Le Code de la famille actuel a confirmé cette règle comme un moyen d’établir la filiation, mais il ne l’a pas considérée comme absolue, tant qu’il permet au mari de contester la filiation d’un enfant né dans le cadre du mariage, par la procédure de li'an, comme stipulé à l’article 153 du Code de la famille.

Cependant, le Code ne s’est pas limité à cette règle ; il a également évolué avec les besoins de la société pour inclure d’autres cas permettant d’établir une filiation entre un enfant et son père biologique, même en dehors du mariage. Par exemple, il a reconnu que la filiation pouvait être établie par présomption, comme mentionné à l’article 151 du Code de la famille : "La filiation est établie par présomption et ne peut être réfutée…"

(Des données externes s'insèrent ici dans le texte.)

Background: an optimization exercise with open tools, aiming at a short achievable clock period and few clock cycles. Do not read the settings as production practice. Where RTL was checked, it was by simulation tests only, not by an equivalence proof against the original. The RTL of runs 1 and 2 was laid out without a check of its function. Power and IR drop assume default switching activity.

==> flow/run.sh <==
#!/bin/bash
# synth_recipe.tcl (not shown) runs the flow's synth.tcl, then flattens the netlist and writes it again
# the make line also repeats each setting of config.mk as NAME=value (left out here)
make -C /OpenROAD-flow-scripts/flow DESIGN_CONFIG=/design/flow/config.mk WORK_HOME=/design/flow/orfs CLKGATE_MAP_FILE= SYNTH_SCRIPT=/design/flow/synth_recipe.tcl finish
==> flow/config.mk <==
export PLATFORM = sky130hd
export DESIGN_NAME = acb_bitstream
export DESIGN_NICKNAME = acb_bitstream
export VERILOG_FILES = /design/flow/design.v
export SDC_FILE = /design/flow/constraint.sdc
export NUM_CORES = 4
export LEC_CHECK = 0
export CAP_MARGIN = 20
export CORE_MARGIN = 2
export CORE_UTILIZATION = 40
export SLEW_MARGIN = 20
==> flow/constraint.sdc <==
create_clock -name core_clock -period 10.0 [get_ports {clk}]
set_input_delay 2.0000 -clock core_clock [delete_from_list [all_inputs] [get_ports {clk}]]
set_output_delay 2.0000 -clock core_clock [all_outputs]
set_load 0.01 [all_outputs]
==> flow/design.v <==
module acb_bitstream (
    input  wire        clk,
    input  wire        rst,
    input  wire        start,
    input  wire [3:0]  op,
    input  wire [7:0]  imm,
    input  wire [31:0] arg0,
    output reg         done,
    output wire [31:0] res0,
    output reg  [2:0]  err_code,
    output reg  [31:0] err_info,
    output wire [15:0] bs_pos,
    output wire [12:0] bs_len,
    output wire [11:0] bsb_raddr,
    input  wire [7:0]  bsb_rdata,
    output wire        bsb_we,
    output wire [11:0] bsb_waddr,
    output wire [7:0]  bsb_wdata
);
    localparam [16:0] BIT_CAP  = 17'd32768;
    localparam [3:0] OP_CLEAR     = 4'd0,
                     OP_GETPOS    = 4'd1,
                     OP_SETPOS    = 4'd2,
                     OP_READ      = 4'd3,
                     OP_PEEK      = 4'd4,
                     OP_WRITE     = 4'd5,
                     OP_ALIGN     = 4'd6,
                     OP_READBYTE  = 4'd7,
                     OP_WRITEBYTE = 4'd8;
    localparam [2:0] E_NONE       = 3'd0,
                     E_INVALIDARG = 3'd1,
                     E_ILLEGAL    = 3'd2,
                     E_UNEXPEND   = 3'd3,
                     E_CAPACITY   = 3'd5;
    localparam [3:0] S_IDLE = 4'd0,    
                     S_W    = 4'd1,    
                     S_SL0  = 4'd2,    
                     S_RW   = 4'd3,    
                     S_SWZ  = 4'd4,    
                     S_SWF  = 4'd5,    
                     S_SWB  = 4'd6,    
                     S_SWR1 = 4'd7,    
                     S_SWR2 = 4'd8,    
                     S_SWE  = 4'd9;    
    reg [3:0]  state;
    reg [15:0] pos;         
    reg [12:0] len;         
    reg [7:0]  tail;        
    reg        tailv;
    assign bs_pos = pos;
    assign bs_len = len;
    wire idle = (state == S_IDLE);
    reg [3:0]  cop;
    reg [7:0]  cn;
    reg [31:0] carg;
    reg [15:0] opos;        
    reg [63:0] ring;        
    reg [12:0] rhi;         
    reg [12:0] rnext;       
    reg        pend;        
    wire [127:0] ring2 = {ring, ring};
    wire [63:0]  x64   = ring2[127 - pos[5:0] -: 64];
    wire [30:0]  X     = x64[63:33];
    wire [2:0]  o      = pos[2:0];
    wire [12:0] k0     = pos[15:3];
    wire [12:0] palk   = pos[15:3] + {12'd0, (pos[2:0] != 3'd0)};    
    wire [15:0] pal    = {palk[12:0], 3'b000};
    wire [15:0] pal8   = pal + 16'd8;
    wire [17:0] rdiff  = {2'b00, rhi, 3'b000} - {2'b00, pos};
    wire [17:0] ldiff  = {2'b00, len, 3'b000} - {2'b00, pos};
    wire [17:0] cdiff  = {1'b0, BIT_CAP} - {2'b00, pos};
    wire [4:0]  ravl   = rdiff[17] ? 5'd0 : ((rdiff[16:5] != 0) ? 5'd31 : rdiff[4:0]);
    wire [4:0]  lavl   = ldiff[17] ? 5'd0 : ((ldiff[16:5] != 0) ? 5'd31 : ldiff[4:0]);
    wire [4:0]  cavl   = (cdiff[16:5] != 0) ? 5'd31 : cdiff[4:0];
    wire [4:0]  rdavl  = (ravl < lavl) ? ravl : lavl;
    wire        rb_ok  = (palk < len) && (palk < rhi);
    wire [7:0]  rbyte  = ring[63 - {palk[2:0], 3'b000} -: 8];
    wire        at_len  = (k0 == len);
    wire        at_last = (k0 + 13'd1 == len) && tailv;
    wire        wfast   = at_len || at_last;
    wire [7:0]  wold    = at_last ? tail : 8'h00;
    wire [7:0]  omask   = 8'hFF >> o;
    wire        wb_ok   = (palk == len) && (palk < 13'd4096);
    wire [4:0]  n      = imm[4:0];
    wire        n_ok   = (imm[7:5] == 3'd0) && (n != 5'd0);
    wire        go_r   = n_ok && (n <= rdavl);
    wire        go_w   = n_ok && (n <= cavl) && wfast;
    wire [6:0]  plo    = {1'b0, pos[5:0]} + {2'b00, n};
    wire [9:0]  phi1   = pos[15:6] + 10'd1;
    wire [15:0] pos_n  = {(plo[6] ? phi1 : pos[15:6]), plo[5:0]};
    wire [5:0]  om1    = {3'b000, o} - 6'd1;
    wire [5:0]  q      = om1 + {1'b0, n};
    wire [2:0]  lsh    = ~q[2:0];                 
    wire [12:0] laddr  = k0 + {10'd0, q[5:3]};
    wire [5:0]  c39    = 6'd39 - om1;             
    wire [5:0]  wsa    = c39 - {1'b0, n};
    wire        wb1    = (q[5:3] == 3'd0);        
    reg  [30:0] Y;
    reg  [2:0]  yfs;
    function [30:0] coarse;
        input [30:0] x;
        input [1:0]  s;
        coarse = x >> {s, 3'b000};
    endfunction
    assign res0 = {1'b0, Y >> yfs};
    reg        we;
    reg [11:0] waddr;
    reg [7:0]  w8;         
    reg [1:0]  wsh;        
    reg [7:0]  wm;         
    reg [7:0]  wo;         
    wire [7:0] wdata = ((w8 << {wsh, 1'b0}) & wm) | wo;
    assign bsb_we    = we;
    assign bsb_waddr = waddr;
    assign bsb_wdata = wdata;
    reg [30:0] wv;         
    reg [5:0]  wsar;       
    reg [2:0]  wcnt;       
    reg        wfirst;     
    reg [7:0]  wmask0;     
    reg [7:0]  wold0;      
    reg [12:0] wk0;        
    reg [39:0] F;
    wire [39:0] Fc = {9'd0, wv} << wsar;
    reg        srd;        
    reg [12:0] sk;         
    reg [15:0] sbp;        
    reg [4:0]  sn;
    reg [2:0]  snb;        
    reg        sfirst;
    reg        rpeek;      
    reg        rbyt;       
    assign bsb_raddr = srd ? sk[11:0] : rnext[11:0];
    wire [12:0] s_palk = opos[15:3] + {12'd0, (opos[2:0] != 3'd0)};
    wire [16:0] s_pal8 = {1'b0, s_palk, 3'b000} + 17'd8;
    wire [16:0] s_pn   = {1'b0, opos} + {12'd0, cn[4:0]};
    wire [16:0] s_lenb = {1'b0, len, 3'b000};
    wire        arg_big = (carg > {15'd0, BIT_CAP});
    wire [2:0]  so     = sbp[2:0];
    wire [6:0]  sq     = {4'd0, so} + {2'd0, sn} - 7'd1;    
    wire [5:0]  ssa    = 6'd39 - sq[5:0];
    wire [15:0] spn    = sbp + {11'd0, sn};
    wire [7:0]  fbyte  = F[39:32] & (sfirst ? (8'hFF >> so) : 8'hFF);
    wire [12:0] rlim   = pos[15:3] + 13'd8;
    wire        fetch  = (idle || state == S_RW) && (rnext < rlim);
    integer i;
    always @(posedge clk) begin
        if (rst) begin
            state    <= S_IDLE;
            done     <= 1'b0;
            err_code <= E_NONE;
            err_info <= 32'd0;
            pos      <= 16'd0;
            len      <= 13'd0;
            tail     <= 8'd0;
            tailv    <= 1'b0;
            rhi      <= 13'd0;
            rnext    <= 13'd0;
            pend     <= 1'b0;
            we       <= 1'b0;
            srd      <= 1'b0;
            wfirst   <= 1'b0;
        end else begin
            done <= 1'b0;
            we   <= 1'b0;
            srd  <= 1'b0;
            if (pend) begin
                for (i = 0; i < 8; i = i + 1)
                    if (rhi[2:0] == i[2:0]) ring[63 - 8*i -: 8] <= bsb_rdata;
                rhi <= rhi + 13'd1;
            end
            pend <= fetch;
            if (fetch) rnext <= rnext + 13'd1;
            case (state)
                S_IDLE: begin
                    cop  <= op;
                    cn   <= imm;
                    carg <= arg0;
                    opos <= pos;
                    err_code <= E_NONE;
                    case (op)
                        OP_GETPOS:   begin Y <= {15'd0, pos}; yfs <= 3'd0; end
                        OP_READBYTE: begin Y <= {23'd0, rbyte}; yfs <= 3'd0; end
                        default:     begin Y <= coarse(X, ~n[4:3]); yfs <= ~n[2:0]; end
                    endcase
                    if (op == OP_WRITEBYTE) begin
                        waddr <= palk[11:0];
                        w8    <= arg0[7:0];
                        wsh   <= 2'd0;
                        wm    <= 8'hFF;
                        wo    <= 8'h00;
                        wcnt  <= 3'd0;
                    end else begin
                        waddr <= laddr[11:0];
                        w8    <= lsh[0] ? {arg0[6:0], 1'b0} : arg0[7:0];
                        wsh   <= lsh[2:1];
                        wm    <= wb1 ? omask : 8'hFF;
                        wo    <= wb1 ? wold : 8'h00;
                        wcnt  <= q[5:3];
                    end
                    wv     <= arg0[30:0];
                    wsar   <= wsa;
                    wmask0 <= omask;
                    wold0  <= wold;
                    wk0    <= k0;
                    if (start) begin
                        case (op)
                            OP_CLEAR: begin
                                pos   <= 16'd0;
                                len   <= 13'd0;
                                tailv <= 1'b0;
                                rhi   <= 13'd0;
                                rnext <= 13'd0;
                                pend  <= 1'b0;
                                done  <= 1'b1;
                            end
                            OP_GETPOS: done <= 1'b1;
                            OP_ALIGN: begin
                                pos  <= pal;
                                done <= 1'b1;
                            end
                            OP_READ, OP_PEEK: begin
                                if (op == OP_READ) pos <= pos_n;
                                if (go_r) done <= 1'b1;
                                else state <= S_SL0;
                            end
                            OP_READBYTE: begin
                                pos <= pal8;
                                if (rb_ok) done <= 1'b1;
                                else state <= S_SL0;
                            end
                            OP_WRITE: begin
                                pos <= pos_n;
                                if (go_w) begin
                                    we     <= 1'b1;
                                    wfirst <= 1'b1;
                                    state  <= S_W;
                                end else state <= S_SL0;
                            end
                            OP_WRITEBYTE: begin
                                pos <= pal8;
                                if (wb_ok) begin
                                    we     <= 1'b1;
                                    wfirst <= 1'b1;
                                    state  <= S_W;
                                end else state <= S_SL0;
                            end
                            default: state <= S_SL0;    
                        endcase
                    end
                end
                S_W: begin
                    pend  <= 1'b0;
                    rhi   <= pos[15:3];
                    rnext <= pos[15:3];
                    wfirst <= 1'b0;
                    if (wfirst) begin
                        len   <= {1'b0, waddr} + 13'd1;
                        tail  <= wdata;
                        tailv <= 1'b1;
                        F     <= Fc << 8;
                        w8    <= Fc[39:32];
                        wm    <= wmask0;
                        wo    <= wold0;
                        waddr <= wk0[11:0];
                    end else begin
                        F     <= F << 8;
                        w8    <= F[39:32];
                        wm    <= 8'hFF;
                        wo    <= 8'h00;
                        waddr <= waddr + 12'd1;
                    end
                    wsh <= 2'd0;
                    if (wcnt == 3'd0) begin
                        done  <= 1'b1;
                        state <= S_IDLE;
                    end else begin
                        we   <= 1'b1;
                        wcnt <= wcnt - 3'd1;
                    end
                end
                S_SL0: begin
                    pos   <= opos;
                    rpeek <= (cop == OP_PEEK);
                    rbyt  <= (cop == OP_READBYTE);
                    case (cop)
                        OP_SETPOS: begin
                            if (arg_big) begin
                                err_code <= E_INVALIDARG;
                                err_info <= carg;
                            end else begin
                                pos   <= carg[15:0];
                                rhi   <= carg[15:3];
                                rnext <= carg[15:3];
                                pend  <= 1'b0;
                            end
                            done  <= 1'b1;
                            state <= S_IDLE;
                        end
                        OP_READ, OP_PEEK: begin
                            state <= S_IDLE;
                            done  <= 1'b1;
                            if (cn > 8'd31) begin
                                err_code <= E_INVALIDARG;
                                err_info <= {24'd0, cn};
                            end else if (cn == 8'd0) begin
                                Y   <= 31'd0;
                                yfs <= 3'd0;
                            end else if (s_pn > s_lenb) begin
                                err_code <= E_UNEXPEND;
                                err_info <= {16'd0, opos};
                            end else begin
                                done  <= 1'b0;
                                state <= S_RW;
                            end
                        end
                        OP_READBYTE: begin
                            if (s_pal8 > s_lenb) begin
                                err_code <= E_UNEXPEND;
                                err_info <= {16'd0, opos};
                                done  <= 1'b1;
                                state <= S_IDLE;
                            end else state <= S_RW;
                        end
                        OP_WRITE: begin
                            state <= S_IDLE;
                            done  <= 1'b1;
                            if (cn > 8'd31) begin
                                err_code <= E_INVALIDARG;
                                err_info <= {24'd0, cn};
                            end else if (s_pn > BIT_CAP) begin
                                err_code <= E_CAPACITY;
                                err_info <= {16'd0, opos};
                            end else if (cn != 8'd0) begin
                                done  <= 1'b0;
                                sbp   <= opos;
                                sn    <= cn[4:0];
                                wv    <= carg[30:0];
                                state <= S_SWZ;
                            end
                        end
                        OP_WRITEBYTE: begin
                            if (s_pal8 > BIT_CAP) begin
                                err_code <= E_CAPACITY;
                                err_info <= {16'd0, opos};
                                done  <= 1'b1;
                                state <= S_IDLE;
                            end else begin
                                sbp   <= {s_palk[12:0], 3'b000};
                                sn    <= 5'd8;
                                wv    <= {23'd0, carg[7:0]};
                                state <= S_SWZ;
                            end
                        end
                        default: begin
                            err_code <= E_ILLEGAL;
                            err_info <= {28'd0, cop};
                            done  <= 1'b1;
                            state <= S_IDLE;
                        end
                    endcase
                end
                S_RW: begin
                    if (rbyt) begin
                        if (rb_ok) begin
                            Y   <= {23'd0, rbyte};
                            yfs <= 3'd0;
                            pos <= pal8;
                            done  <= 1'b1;
                            state <= S_IDLE;
                        end
                    end else begin
                        if (cn[4:0] <= ravl) begin
                            Y   <= coarse(X, ~cn[4:3]);
                            yfs <= ~cn[2:0];
                            if (!rpeek) pos <= pos + {11'd0, cn[4:0]};
                            done  <= 1'b1;
                            state <= S_IDLE;
                        end
                    end
                end
                S_SWZ: begin
                    pend  <= 1'b0;
                    rhi   <= pos[15:3];
                    rnext <= pos[15:3];
                    if (len < sbp[15:3]) begin
                        we    <= 1'b1;
                        waddr <= len[11:0];
                        w8    <= 8'h00;
                        wsh   <= 2'd0;
                        wm    <= 8'h00;
                        wo    <= 8'h00;
                        len   <= len + 13'd1;
                        tail  <= 8'h00;
                        tailv <= 1'b1;
                    end else begin
                        state <= S_SWF;
                    end
                    wsar <= ssa;
                    snb  <= sq[5:3];
                    sk   <= sbp[15:3];
                    sfirst <= 1'b1;
                end
                S_SWF: begin
                    pend  <= 1'b0;
                    F     <= Fc;
                    state <= S_SWB;
                end
                S_SWB: begin
                    pend  <= 1'b0;
                    rhi   <= pos[15:3];
                    rnext <= pos[15:3];
                    if (sk < len) begin
                        srd   <= 1'b1;
                        state <= S_SWR1;
                    end else begin
                        we    <= 1'b1;
                        waddr <= sk[11:0];
                        w8    <= fbyte;
                        wsh   <= 2'd0;
                        wm    <= 8'hFF;
                        wo    <= 8'h00;
                        tail  <= fbyte;
                        tailv <= 1'b1;
                        len   <= sk + 13'd1;
                        sfirst <= 1'b0;
                        F   <= F << 8;
                        sk  <= sk + 13'd1;
                        snb <= snb - 3'd1;
                        if (snb == 3'd0) state <= S_SWE;
                    end
                end
                S_SWR1: begin
                    pend  <= 1'b0;
                    state <= S_SWR2;
                end
                S_SWR2: begin
                    pend  <= 1'b0;
                    we    <= 1'b1;
                    waddr <= sk[11:0];
                    w8    <= fbyte;
                    wsh   <= 2'd0;
                    wm    <= 8'hFF;
                    wo    <= bsb_rdata;
                    if (sk + 13'd1 == len) begin
                        tail  <= fbyte | bsb_rdata;
                        tailv <= 1'b1;
                    end
                    sfirst <= 1'b0;
                    F   <= F << 8;
                    sk  <= sk + 13'd1;
                    snb <= snb - 3'd1;
                    if (snb == 3'd0) state <= S_SWE;
                    else state <= S_SWB;
                end
                S_SWE: begin
                    pend  <= 1'b0;
                    pos   <= spn;
                    rhi   <= spn[15:3];
                    rnext <= spn[15:3];
                    done  <= 1'b1;
                    state <= S_IDLE;
                end
                default: state <= S_IDLE;
            endcase
        end
    end
endmodule
==> results of run 1 <==
==> metrics by stage <==
| stage | cell area [µm²] | cells | worst slack, ns | hold slack [ns] |
|---|---|---|---|---|
| floorplan | 39000 | 4365 | 1.86 | 0.445 |
| finish | 44000 | 5731 | 2.38 | 0.478 |
| global route | 44000 | 5729 | 1.99 | 0.513 |
| global placement | 42300 | 5636 | 2.57 | 0.440 |
| detailed placement | 42300 | 5636 | 2.62 | 0.466 |
| CTS | 44000 | 5729 | 2.58 | 0.481 |
==> synthesized netlist by cell type, drive strengths merged (59+ instances only) <==
| master | instances | share of area, % |
|---|---|---|
| a211oi | 75 | 1.4 |
| a21o | 59 | 1.1 |
| a21oi | 250 | 3.2 |
| a22oi | 67 | 1.3 |
| buf | 86 | 1.1 |
| clkbuf | 221 | 2.1 |
| dfxtp | 108 | 5.5 |
| edfxtp | 331 | 25 |
| ha | 206 | 6.6 |
| inv | 160 | 1.5 |
| mux2 | 95 | 2.7 |
| mux2i | 141 | 3.6 |
| mux4 | 132 | 7.6 |
| nand2 | 535 | 5.2 |
| nand3 | 148 | 1.9 |
| nor2 | 337 | 3.2 |
| nor3 | 77 | 1.0 |
| o21ai | 260 | 3.3 |
| xnor2 | 153 | 3.4 |
| xor2 | 59 | 1.3 |
==> worst reg2reg max path, delay by kind of cell, from the launching register on <==
family,cells,cell delay (ns)
DFF,1,0.31
adders and majority gates,3,1.12
buffers and inverters,3,1.13
AOI/OAI and AO/OA,13,2.85
and+or+nand+nor,9,2.11
==> flip-flops by register name (all words and copies together) (netlist names), 11 cells and up <==
signal    flops
F            40
Y            31
carg         32
err_info     32
len          13
pos          16
rhi          13
ring         64
rnext        13
sbp          16
sk           13
waddr        12
wk0          11
wv           31
==> logic make-up after synthesis <==
| logic type | after synthesis |
|---|---|
| muxes | 368 |
| buffers and inverters | 475 |
| and+or+nand+nor | 1438 |
| other | 1 |
| adders and majority gates | 214 |
| AOI/OAI and AO/OA | 1214 |
| DFF | 439 |
| xor gates and xnor gates | 216 |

La présomption mentionnée ici pour établir la filiation n’est ni une erreur typographique ni une maladresse linguistique. De plus, cet article 151 ne lie pas explicitement ou implicitement la présomption à l’existence d’un contrat de mariage légitime. Il reflète une volonté claire du législateur d’autoriser l’établissement de la filiation de l’enfant avec son père biologique uniquement sur la base de la présomption d’une relation existante.

Cette même intention est reprise à l’article 152 du Code de la famille, qui stipule que la filiation peut être établie par le doute (shubha). Cet article confirme que le doute peut être pris en compte pour établir la filiation d’un enfant à son père. Il stipule notamment :

-Les causes de l’établissement de la filiation

3. Le doute (shubha)

Pour éviter que l’on prétende que l’obligation d’un contrat de mariage dans les cas de présomption ou de doute soit une intention implicite du législateur, il convient de souligner que cette interprétation n’est pas cohérente avec les dispositions explicites des articles 153 et 154, qui exigent clairement l’existence d’un contrat de mariage pour les relations conjugales.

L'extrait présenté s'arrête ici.